S.-T. Yau* and Peter G. Vekilov*†

*Center for Microgravity and Materials Research, and †Department of Chemistry, University of Alabama in Huntsville, Huntsville, AL 35899, USA

The structure of the nucleus largely determines the thermodynamics and kinetics of first-order phase transitions . A compact three-dimensional arrangement of the molecules in the nucleus has often been assumed . Recent molecular dynamics simulations predict a compact nucleus structure for atoms or molecules with a spherical interaction field , while strongly anisotropic, dipolar molecules may bear nuclei consisting of a single chain of molecules . Here, using atomic force microscopy (AFM) in situ during the crystallisation of the protein apoferritin, we image the arrangement of the molecules in near-critical clusters, larger or smaller than the crystal nucleus, that are representative of its structure.

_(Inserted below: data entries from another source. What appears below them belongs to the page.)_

$ cat src/rtl/seq_alu.sv
// seq_alu: multi-cycle ALU with start/busy/done handshake feeding a status register.
// Optional feature macro: SEQ_ALU_MUL_EN (iterative shift-add multiplier for op 111).
// Without it, op 111 completes in one cycle with result 0 and Z=1.
module seq_alu #(
   parameter int WIDTH = 8
) (
   input  logic             clk,
   input  logic             reset,
   input  logic             start,
   input  logic [2:0]       op,
   input  logic [WIDTH-1:0] a,
   input  logic [WIDTH-1:0] b,
   output logic             busy,
   output logic             done,
   output logic [WIDTH-1:0] result,
   output logic             Z_out,
   output logic             N_out,
   output logic             C_out,
   output logic             V_out,
   output logic             load_flags
);

   localparam int SW = $clog2(WIDTH);
   localparam int CW = $clog2(WIDTH + 1);

   typedef enum logic [1:0] {IDLE, EXEC, DONE} state_t;
   typedef enum logic [2:0] {
      OP_ADD = 3'b000, OP_SUB = 3'b001, OP_AND = 3'b010, OP_OR  = 3'b011,
      OP_XOR = 3'b100, OP_SHL = 3'b101, OP_SHR = 3'b110, OP_MUL = 3'b111
   } op_t;

   state_t           state, state_nx;
   op_t              op_r;
   logic [WIDTH-1:0] a_r, b_r;
   logic [CW-1:0]    cnt;
   logic             sh_en;
   logic [SW-1:0]    k;
   logic             last;
   logic             is_shift;

   logic [WIDTH:0]   sum, diff;
   logic [WIDTH-1:0] sh_res;
   logic             sh_out;
   logic [WIDTH-1:0] fin_res;
   logic             fin_c, fin_v;

`ifdef SEQ_ALU_MUL_EN
   logic [2*WIDTH-1:0] prod, prod_nx;
   logic [WIDTH:0]     mul_sum;
`endif

   assign k          = b[SW-1:0];
   assign last       = (cnt == CW'(1));
   assign is_shift   = (op_r == OP_SHL) || (op_r == OP_SHR);
   assign load_flags = done;

   // State register
   always_ff @(posedge clk or posedge reset) begin
      if (reset) state <= IDLE;
      else       state <= state_nx;
   end

   // Next-state and handshake outputs
   always_comb begin
      state_nx = state;
      busy     = 1'b0;
      done     = 1'b0;
      case (state)
         IDLE: if (start) state_nx = EXEC;
         EXEC: begin
            busy = 1'b1;
            if (last) state_nx = DONE;
         end
         DONE: begin
            busy     = 1'b1;
            done     = 1'b1;
            state_nx = IDLE;
         end
         default: state_nx = IDLE;
      endcase
   end

   // Per-cycle arithmetic and final result/flag selection
   always_comb begin
      sum     = {1'b0, a_r} + {1'b0, b_r};
      diff    = {1'b0, a_r} - {1'b0, b_r};
      sh_res  = a_r;
      sh_out  = 1'b0;
      fin_res = '0;
      fin_c   = 1'b0;
      fin_v   = 1'b0;
`ifdef SEQ_ALU_MUL_EN
      // Right-shifting product: upper half accumulates, lower half holds the remaining multiplier bits
      mul_sum = {1'b0, prod[2*WIDTH-1:WIDTH]} + (prod[0] ? {1'b0, a_r} : '0);
      prod_nx = {mul_sum, prod[WIDTH-1:1]};
`endif
      if (op_r == OP_SHL) begin
         sh_res = {a_r[WIDTH-2:0], 1'b0};
         sh_out = a_r[WIDTH-1];
      end else begin
         sh_res = {1'b0, a_r[WIDTH-1:1]};
         sh_out = a_r[0];
      end
      case (op_r)
         OP_ADD: begin
            fin_res = sum[WIDTH-1:0];
            fin_c   = sum[WIDTH];
            fin_v   = (a_r[WIDTH-1] == b_r[WIDTH-1]) && (sum[WIDTH-1] != a_r[WIDTH-1]);
         end
         OP_SUB: begin
            fin_res = diff[WIDTH-1:0];
            fin_c   = ~diff[WIDTH];
            fin_v   = (a_r[WIDTH-1] != b_r[WIDTH-1]) && (diff[WIDTH-1] != a_r[WIDTH-1]);
         end
         OP_AND: fin_res = a_r & b_r;
         OP_OR:  fin_res = a_r | b_r;
         OP_XOR: fin_res = a_r ^ b_r;
         OP_SHL, OP_SHR: begin
            fin_res = sh_en ? sh_res : a_r;
            fin_c   = sh_en ? sh_out : 1'b0;
         end
`ifdef SEQ_ALU_MUL_EN
         OP_MUL: begin
            fin_res = prod_nx[WIDTH-1:0];
            fin_c   = |prod_nx[2*WIDTH-1:WIDTH];
         end
`endif
         default: ;
      endcase
   end

   // Operand capture, iteration and registered result/flags
   always_ff @(posedge clk or posedge reset) begin
      if (reset) begin
         op_r   <= OP_ADD;
         a_r    <= '0;
         b_r    <= '0;
         cnt    <= '0;
         sh_en  <= 1'b0;
         result <= '0;
         Z_out  <= 1'b0;
         N_out  <= 1'b0;
         C_out  <= 1'b0;
         V_out  <= 1'b0;
`ifdef SEQ_ALU_MUL_EN
         prod   <= '0;
`endif
      end else begin
         case (state)
            IDLE: if (start) begin
               op_r  <= op_t'(op);
               a_r   <= a;
               b_r   <= b;
               sh_en <= (k != '0);
               if ((op_t'(op) == OP_SHL) || (op_t'(op) == OP_SHR))
                  cnt <= (k == '0) ? CW'(1) : CW'(k);
`ifdef SEQ_ALU_MUL_EN
               else if (op_t'(op) == OP_MUL)
                  cnt <= CW'(WIDTH);
`endif
               else
                  cnt <= CW'(1);
`ifdef SEQ_ALU_MUL_EN
               prod <= {{WIDTH{1'b0}}, b};
`endif
            end
            EXEC: begin
               cnt <= cnt - CW'(1);
               if (is_shift && sh_en) a_r <= sh_res;
`ifdef SEQ_ALU_MUL_EN
               prod <= prod_nx;
`endif
               if (last) begin
                  result <= fin_res;
                  Z_out  <= (fin_res == '0);
                  N_out  <= fin_res[WIDTH-1];
                  C_out  <= fin_c;
                  V_out  <= fin_v;
               end
            end
            default: ;
         endcase
      end
   end

endmodule

$ cat config.mk
export PLATFORM = sky130hd
export DESIGN_NAME = seq_alu
export DESIGN_NICKNAME = d
export VERILOG_FILES = /design/src/rtl/seq_alu.sv
export SDC_FILE = /design/constraint.sdc
export NUM_CORES = 1
export LEC_CHECK = 0
export CAP_MARGIN = 20
export CELL_PAD_IN_SITES_DETAIL_PLACEMENT = 1
export CELL_PAD_IN_SITES_GLOBAL_PLACEMENT = 2
export CORE_UTILIZATION = 38
export DETAILED_ROUTE_END_ITERATION = 12
export PLACE_DENSITY_LB_ADDON = 0.1
export SYNTH_ARGS = -nofsm -noshare
export SYNTH_HDL_FRONTEND = slang
export SYNTH_SLANG_ARGS = --single-unit
$ cat constraint.sdc
create_clock -name clk -period 5.9 [get_ports clk]
set_clock_uncertainty 0.1 [all_clocks]
set_input_delay 0.885 -clock clk [delete_from_list [all_inputs] [get_ports clk]]
set_output_delay 0.885 -clock clk [all_outputs]
set_load 0.01 [all_outputs]
==> results of run 1 <==
stage by stage:
stage / hold slack, ns / worst slack (ns)
finish: 0.395 / 2.84
global route: 0.430 / 2.73
detailed placement: 0.378 / 2.74
global placement: 0.372 / 2.84
floorplan: 0.399 / 3.38
CTS: 0.398 / 2.86
area by class of cell:
cell class | count | area, µm² | area share
Clock buffer | 5 | 68.8 | 0.0182
Multi-Input combinational cell | 282 | 2100 | 0.556
Inverter | 36 | 135 | 0.0358
Tap cell | 105 | 131 | 0.0348
Timing Repair Buffer | 37 | 368 | 0.0975
Sequential cell | 37 | 926 | 0.246
Clock inverter | 3 | 46.3 | 0.0123
path summary, 6_finish.rpt:
kind | slack [ns] | end | cells past startpoint | start
worst min-delay path | 0.40 | result[1] | 2 | result[1]
worst max register to register | 2.84 | Z_out | 9 | a_r[0]
min in group asynchronous | 0.91 | result[7] | 3 | reset
worst max-delay path | 2.84 | Z_out | 9 | a_r[0]
max in group asynchronous | 4.42 | a_r[3] | 3 | reset
worst min register to register | 0.40 | result[1] | 2 | result[1]
per-layer routing:
metal,global-route usage,share of wire
met3,0.0303,0.030
met2,0.401,0.48
met5,0,0
met1,0.329,0.48
met4,0.0492,0.014
state kept, by name (all words and copies together) (netlist names):
name and count:
C_out 1, V_out 1, Z_out 1, a_r 8, b_r 8, cnt 4
op_r 3, result 8, sh_en 1, state 2
cells in the final DEF, fill, tap and decap left out, types with 3 or more instances in the layout:
cell type	count
sky130_fd_sc_hd__a21oi_1	28
sky130_fd_sc_hd__nand2b_1	5
sky130_fd_sc_hd__a31oi_1	4
sky130_fd_sc_hd__nand3_1	3
sky130_fd_sc_hd__o31ai_1	6
sky130_fd_sc_hd__o21ai_0	27
sky130_fd_sc_hd__nor2_1	29
sky130_fd_sc_hd__xor2_1	3
sky130_fd_sc_hd__mux2i_1	8
sky130_fd_sc_hd__nor2b_1	6
sky130_fd_sc_hd__a221oi_1	4
sky130_fd_sc_hd__o21a_1	6
sky130_fd_sc_hd__inv_1	36
sky130_fd_sc_hd__o211ai_1	7
sky130_fd_sc_hd__nand2_1	23
sky130_fd_sc_hd__mux2_2	12
sky130_fd_sc_hd__clkbuf_8	5
sky130_fd_sc_hd__clkdlybuf4s50_1	36
sky130_fd_sc_hd__dfrtp_1	37
sky130_fd_sc_hd__nor3_1	15
sky130_fd_sc_hd__a211oi_1	5
sky130_fd_sc_hd__ha_1	30
worst register-to-register path: stages (launching register included):
cell,delay (ns)
sky130_fd_sc_hd__dfrtp_1,0.47
sky130_fd_sc_hd__inv_1,0.10
sky130_fd_sc_hd__ha_1,0.24
sky130_fd_sc_hd__fa_1,0.42
sky130_fd_sc_hd__nor3_1,0.31
sky130_fd_sc_hd__nor3_1,0.11
sky130_fd_sc_hd__o31ai_1,0.40
sky130_fd_sc_hd__mux2i_1,0.36
sky130_fd_sc_hd__nand4_1,0.15
sky130_fd_sc_hd__o41ai_2,0.30
where the power goes:
group          internal [mW]  leakage [nW]  switching (mW)  total (mW)
Combinational          0.716          1.12            1.04        1.76
Clock                  0.127        0.0543          0.0987       0.225
Sequential             0.378         0.447           0.218       0.596
Total                   1.22          1.62            1.36        2.58
cells by family (layout without fill, tap and decap cells):
| family | count (synthesis) | in the layout |
|---|---|---|
| buffers and inverters | 59 | 81 |
| multiplexers | 21 | 21 |
| flip-flops | 37 | 37 |
| AND/OR/NAND/NOR | 107 | 107 |
| AO/OA/AOI/OAI | 117 | 117 |
| XOR/XNOR | 5 | 5 |
| adder cells (fa/ha/maj) | 32 | 32 |
==> metrics.txt, run 1 <==
# TYPE chip_impl_metric gauge
chip_impl_info{name="timing.critical_path.from_type",value="register"} 1
chip_impl_info{name="yosys.area.top_type",value="sky130_fd_sc_hd__dfrtp_1"} 1
chip_impl_metric{name="design.die.area",unit="µm²"} 9090
chip_impl_metric{name="gp_congestion",unit=""} 0.886
chip_impl_metric{name="worst_pin_slew",unit="ns"} 0.929
chip_impl_metric{name="insertion_delay",unit="ns"} 0.29
chip_impl_metric{name="place_area",unit="µm²"} 3660
chip_impl_info{name="crit_path_end_kind",value="register"} 1
chip_impl_info{name="ys.flop_type",value="sky130_fd_sc_hd__dfrtp_1"} 1
chip_impl_metric{name="rows",unit=""} 33
chip_impl_metric{name="areaGrowthSynthToFinish",unit="%"} 13.9
chip_impl_info{name="worstSetupPathType",value="register to register"} 1
chip_impl_metric{name="detail_route.wl_per_cell",unit="µm"} 20.3
chip_impl_metric{name="asyncSetResetFlopFracSynth",unit=""} 1.00
chip_impl_metric{name="average_via_count_per_standard_cell",unit=""} 5.74
chip_impl_metric{name="final.period_utilization",unit=""} 0.519
chip_impl_metric{name="synthCells",unit=""} 378
chip_impl_metric{name="count_of_buffering_cells_on_the_critical_path_with_inverters_included",unit=""} 1
chip_impl_metric{name="yosys.cell_types.count",unit=""} 71
chip_impl_metric{name="syn_avg_cell_area",unit="µm²"} 8.76
chip_impl_metric{name="finalSetupViolations",unit=""} 0
chip_impl_metric{name="detailroute.via_count",unit=""} 2898
chip_impl_metric{name="vias_in_the_first_global_route",unit=""} 2971
chip_impl_metric{name="synth_nets",unit=""} 432
chip_impl_metric{name="io_buffer_count",unit=""} 36
chip_impl_info{name="cpLargestDelayFamily",value="compound AO/OA/AOI/OAI gates"} 1
chip_impl_metric{name="report.power.total",unit="mW"} 2.58
chip_impl_metric{name="synth_xor_area_frac",unit=""} 0.0132
chip_impl_metric{name="global_route_total_usage_across_every_layer",unit=""} 0.240
chip_impl_metric{name="fin_area",unit="µm²"} 3770
chip_impl_metric{name="grt_pass1_wl",unit="µm"} 16400
chip_impl_metric{name="vdd.ir_drop.worst",unit="V"} 0.000276
chip_impl_metric{name="max_clock_freq",unit="MHz"} 327
chip_impl_metric{name="place.detailed.instances",unit=""} 497
chip_impl_metric{name="worst_slew_margin_rel",unit=""} 0.381
chip_impl_metric{name="mappedNetlistArea",unit="µm²"} 3310
chip_impl_metric{name="postLayoutCoreUtil",unit=""} 0.452
chip_impl_metric{name="fin_nets",unit=""} 453
chip_impl_metric{name="globalRoute.totalOverflow",unit=""} 0
chip_impl_metric{name="cts.htree.levels",unit=""} 2
chip_impl_metric{name="timing.max_cap.violations",unit=""} 0
chip_impl_metric{name="drt_iter0_drc",unit=""} 118
chip_impl_metric{name="mux_share_of_post_synthesis_cell_area",unit=""} 0.0695
chip_impl_metric{name="final_max_slew_viol_count",unit=""} 0
chip_impl_info{name="tritoncts",value="done"} 1
chip_impl_metric{name="detail_route.drc_violations",unit=""} 0
chip_impl_metric{name="power.leakage",unit="nW"} 1.62
chip_impl_metric{name="totalNegativeSetupSlack",unit="ns"} 0
chip_impl_info{name="dominant_cell_by_count_in_the_synthesized_netlist",value="sky130_fd_sc_hd__dfrtp_1"} 1
chip_impl_metric{name="num_antenna_cells",unit=""} 0
chip_impl_metric{name="postRouteWirelength",unit="µm"} 10200
chip_impl_metric{name="grt_antenna_before_repair",unit=""} 0
chip_impl_metric{name="synth_compound_gate_area_share",unit=""} 0.248
chip_impl_metric{name="clock_sinks",unit=""} 37
chip_impl_info{name="post_synth_top_cells",value="sky130_fd_sc_hd__dfrtp_1, sky130_fd_sc_hd__inv_1, sky130_fd_sc_hd__ha_1, sky130_fd_sc_hd__nor2_1, sky130_fd_sc_hd__a21oi_1"} 1
chip_impl_info{name="hp-class",value="register to register"} 1
chip_impl_metric{name="min_cycle_time_layout",unit="ns"} 3.06
chip_impl_metric{name="detail_route.first_pass.iterations",unit=""} 4
chip_impl_metric{name="number_of_buffers_between_clock_root_and_the_deepest_sink",unit=""} 2
chip_impl_info{name="cp_common_cell",value="sky130_fd_sc_hd__nor3_1"} 1
chip_impl_metric{name="cts_buffers",unit=""} 5
chip_impl_metric{name="simple_gate_area_share_of_the_yosys_netlist",unit=""} 0.177
chip_impl_metric{name="share_of_synthesized_cell_area_in_full_adder_half_adder_and_majority_cells",unit=""} 0.125
chip_impl_metric{name="cts_post_setup_buffers_inserted",unit=""} 0
chip_impl_info{name="setup_repair_after_global_routing_missed_its_margin",value="no"} 1
chip_impl_metric{name="fill_cells",unit=""} 987
chip_impl_metric{name="maximum_number_of_pins_on_one_net_before_global_route_repair",unit=""} 38
chip_impl_metric{name="cts_resized",unit=""} 0
chip_impl_metric{name="clk_transition_reported_paths",unit="ns"} 0.08
chip_impl_metric{name="power.density_cell_area",unit="nW/µm²"} 684
chip_impl_info{name="clockRootBuffer",value="sky130_fd_sc_hd__clkbuf_8"} 1
chip_impl_metric{name="holdBufCountCts",unit=""} 0
chip_impl_info{name="cpMaxStageDelayCell",value="sky130_fd_sc_hd__dfrtp_1"} 1
chip_impl_metric{name="layout.cells.non_filler",unit=""} 505
chip_impl_metric{name="worst-endpoint-arrival",unit="ns"} 3.16
chip_impl_metric{name="num_io_pins",unit=""} 37
chip_impl_metric{name="cp.required",unit="ns"} 5.99
chip_impl_metric{name="final_antenna_net_count",unit=""} 0
chip_impl_metric{name="core-area",unit="µm²"} 8340
chip_impl_metric{name="yosys_register_bits",unit=""} 37
chip_impl_metric{name="seq_area_frac_synth",unit=""} 0.280
chip_impl_metric{name="initial_core_utilization",unit=""} 0.397
chip_impl_metric{name="hold_violations",unit=""} 0
chip_impl_metric{name="detailedPlacementHpwl",unit="µm"} 8080
chip_impl_info{name="cp_cell_sequence",value="inv_1, ha_1, fa_1, nor3_1, nor3_1, o31ai_1, mux2i_1, nand4_1, o41ai_2"} 1
chip_impl_info{name="synth_top_family_by_area",value="compound AO/OA/AOI/OAI gates"} 1
chip_impl_metric{name="synth_enable_flop_cells",unit=""} 0
chip_impl_info{name="outcome",value="finished clean"} 1
chip_impl_metric{name="die_width",unit="µm"} 95.4
chip_impl_metric{name="critPathMaxStageDelay",unit="ns"} 0.47
chip_impl_metric{name="synth_top_area_frac",unit=""} 0.280
chip_impl_info{name="netlist_top_cells_area",value="sky130_fd_sc_hd__dfrtp_1, sky130_fd_sc_hd__ha_1, sky130_fd_sc_hd__a21oi_1"} 1
chip_impl_metric{name="critPathMaxFanout",unit=""} 6
chip_impl_metric{name="ys_warns",unit=""} 0
chip_impl_metric{name="floorplan.die.height",unit="µm"} 95.4
chip_impl_metric{name="fraction_of_layout_instances_using_a_drive_strength_above_1",unit=""} 0.100
Power figures use the tool's default switching activity.
==> run 2: changes to the inputs <==
CORE_UTILIZATION = 35   (was 38)
clock period = 3.1 ns   (was 5.9 ns; I/O delays follow)
==> metrics.txt, run 2 (synthesis results as in run 1) <==
# TYPE chip_impl_metric gauge
chip_impl_metric{name="place_area",unit="µm²"} 3750
chip_impl_metric{name="drt_iter0_drc",unit=""} 142
chip_impl_metric{name="maximum_number_of_pins_on_one_net_before_global_route_repair",unit=""} 38
chip_impl_metric{name="rows",unit=""} 35
chip_impl_metric{name="grt_antenna_before_repair",unit=""} 0
chip_impl_info{name="hold_start",value="result[1]"} 1
chip_impl_metric{name="use_met1",unit=""} 0.303
chip_impl_metric{name="max_clock_freq",unit="MHz"} 343
chip_impl_info{name="worstReg2RegEnd",value="Z_out"} 1
chip_impl_metric{name="final_max_slew_viol_count",unit=""} 0
chip_impl_metric{name="fin_area",unit="µm²"} 3860
chip_impl_metric{name="final.period_utilization",unit=""} 0.942
chip_impl_metric{name="critPathMaxFanout",unit=""} 6
chip_impl_metric{name="cp.required",unit="ns"} 3.21
chip_impl_metric{name="areaGrowthSynthToFinish",unit="%"} 16.7
chip_impl_metric{name="floorplan.die.height",unit="µm"} 99.3
chip_impl_metric{name="detail_route.first_pass.iterations",unit=""} 4
chip_impl_metric{name="average_via_count_per_standard_cell",unit=""} 5.64
chip_impl_metric{name="fill_cells",unit=""} 1093
chip_impl_metric{name="design.die.area",unit="µm²"} 9860
chip_impl_metric{name="globalRoute.totalOverflow",unit=""} 0
chip_impl_metric{name="hold-worst-slack",unit="ns"} 0.394
chip_impl_metric{name="min_cycle_time_layout",unit="ns"} 2.92
chip_impl_metric{name="grt_pass1_wl",unit="µm"} 17000
chip_impl_metric{name="power.leakage",unit="nW"} 1.68
chip_impl_metric{name="clock_sinks",unit=""} 37
chip_impl_metric{name="critPathMaxStageDelay",unit="ns"} 0.45
chip_impl_info{name="r2r_start",value="a_r[0]"} 1
chip_impl_metric{name="gp_congestion",unit=""} 0.860
chip_impl_metric{name="fin_nets",unit=""} 465
chip_impl_info{name="cp_common_cell",value="sky130_fd_sc_hd__nor3_1"} 1
chip_impl_metric{name="hold_violations",unit=""} 0
chip_impl_metric{name="detailroute.via_count",unit=""} 2951
chip_impl_metric{name="count_of_buffering_cells_on_the_critical_path_with_inverters_included",unit=""} 1
chip_impl_info{name="top_regs",value="a_r (8), b_r (8), result (8)"} 1
chip_impl_metric{name="clk_transition_reported_paths",unit="ns"} 0.08
chip_impl_metric{name="cts_buffers",unit=""} 5
chip_impl_metric{name="fraction_of_layout_instances_using_a_drive_strength_above_1",unit=""} 0.129
chip_impl_metric{name="power.density_cell_area",unit="nW/µm²"} 1300
chip_impl_metric{name="timing.hold.worst_path_depth",unit=""} 2
chip_impl_metric{name="worst_pin_slew",unit="ns"} 0.598
chip_impl_info{name="cp_cell_sequence",value="inv_1, ha_1, fa_1, nor3_1, nor3_1, o31ai_2, mux2i_1, nand4_1, o41ai_2"} 1
chip_impl_info{name="globalRoute.busiestLayer",value="met2"} 1
chip_impl_info{name="worstSetupPathType",value="register to register"} 1
chip_impl_info{name="min_delay_worst_endpoint",value="result[1]"} 1
chip_impl_metric{name="final_antenna_net_count",unit=""} 0
chip_impl_metric{name="io_buffer_count",unit=""} 36
chip_impl_metric{name="detailedPlace.worstSlack",unit="ns"} 0.145
chip_impl_info{name="cpMaxStageDelayCell",value="sky130_fd_sc_hd__dfrtp_1"} 1
chip_impl_metric{name="cts.htree.levels",unit=""} 2
chip_impl_metric{name="totalNegativeSetupSlack",unit="ns"} 0
chip_impl_metric{name="postRouteWirelength",unit="µm"} 10400
chip_impl_info{name="clockRootBuffer",value="sky130_fd_sc_hd__clkbuf_8"} 1
chip_impl_metric{name="vias_in_the_first_global_route",unit=""} 3130
chip_impl_metric{name="initial_core_utilization",unit=""} 0.360
chip_impl_metric{name="number_of_buffers_between_clock_root_and_the_deepest_sink",unit=""} 2
chip_impl_metric{name="r2r_slack",unit="ns"} 0.18
chip_impl_info{name="outcome",value="finished clean"} 1
chip_impl_info{name="layout.cells.most_common",value="sky130_fd_sc_hd__dfrtp_1"} 1
chip_impl_info{name="cpLargestDelayFamily",value="adder cells"} 1
chip_impl_metric{name="detailedPlacementHpwl",unit="µm"} 8080
chip_impl_info{name="timing.critical_path.from_type",value="register"} 1
chip_impl_metric{name="num_antenna_cells",unit=""} 0
chip_impl_info{name="crit_path_end_kind",value="register"} 1
chip_impl_metric{name="detail_route.drc_violations",unit=""} 0
chip_impl_info{name="leading_cell_types_in_the_layout_fill_and_taps_excluded",value="sky130_fd_sc_hd__dfrtp_1, sky130_fd_sc_hd__inv_1, sky130_fd_sc_hd__clkdlybuf4s50_1"} 1
chip_impl_metric{name="finalSetupViolations",unit=""} 0
chip_impl_info{name="hp-class",value="register to register"} 1
chip_impl_metric{name="gr-usage-met2",unit=""} 0.366
chip_impl_metric{name="ff2ff_path_depth",unit=""} 9
chip_impl_metric{name="timing.max_cap.violations",unit=""} 0
chip_impl_metric{name="worst_slew_margin_rel",unit=""} 0.596
chip_impl_metric{name="insertion_delay",unit="ns"} 0.30
chip_impl_metric{name="core-area",unit="µm²"} 9200
chip_impl_info{name="setup_repair_after_global_routing_missed_its_margin",value="no"} 1
chip_impl_metric{name="worst-endpoint-arrival",unit="ns"} 3.03
chip_impl_metric{name="finalWorstSetupSlack",unit="ns"} 0.181
chip_impl_metric{name="holdBufCountCts",unit=""} 0
chip_impl_metric{name="num_io_pins",unit=""} 37
chip_impl_metric{name="vdd.ir_drop.worst",unit="V"} 0.000369
chip_impl_metric{name="detail_route.wl_per_cell",unit="µm"} 19.8
chip_impl_info{name="tritoncts",value="done"} 1
chip_impl_metric{name="place.detailed.instances",unit=""} 515
chip_impl_metric{name="met3_usage",unit=""} 0.0337
chip_impl_metric{name="layout.cells.non_filler",unit=""} 523
chip_impl_metric{name="global_route_total_usage_across_every_layer",unit=""} 0.225
chip_impl_metric{name="die_width",unit="µm"} 99.3
run 2: worst min-delay path, cell delays in order, from the launching register on:
cell,delay [ns]
sky130_fd_sc_hd__dfrtp_1,0.36
sky130_fd_sc_hd__nand2_1,0.05
sky130_fd_sc_hd__nand2_1,0.05
run 2: routing by layer:
metal | vias up | routed length [µm]
li1 | 1420 | -
met1 | 1453 | 4840
met2 | 63 | 4830
met3 | 15 | 439
met4 | 0 | 248
met5 | - | 0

In the supersaturation Dm/kBT range of 1.1–1.6, the nuclei contain 50–20 molecules. Within the nuclei, the molecules are arranged as in a large crystal. Contrary to the general belief, the nuclei are not compact molecular assemblies, but are planar arrays of about 5-10 rods of 5-7 molecules set in one or two monomolecular layers. Similarly unexpected nuclei structures might be common, especially for anisotropic molecules. Hence, the nucleus structure should be considered as a variable by advanced theoretical treatments.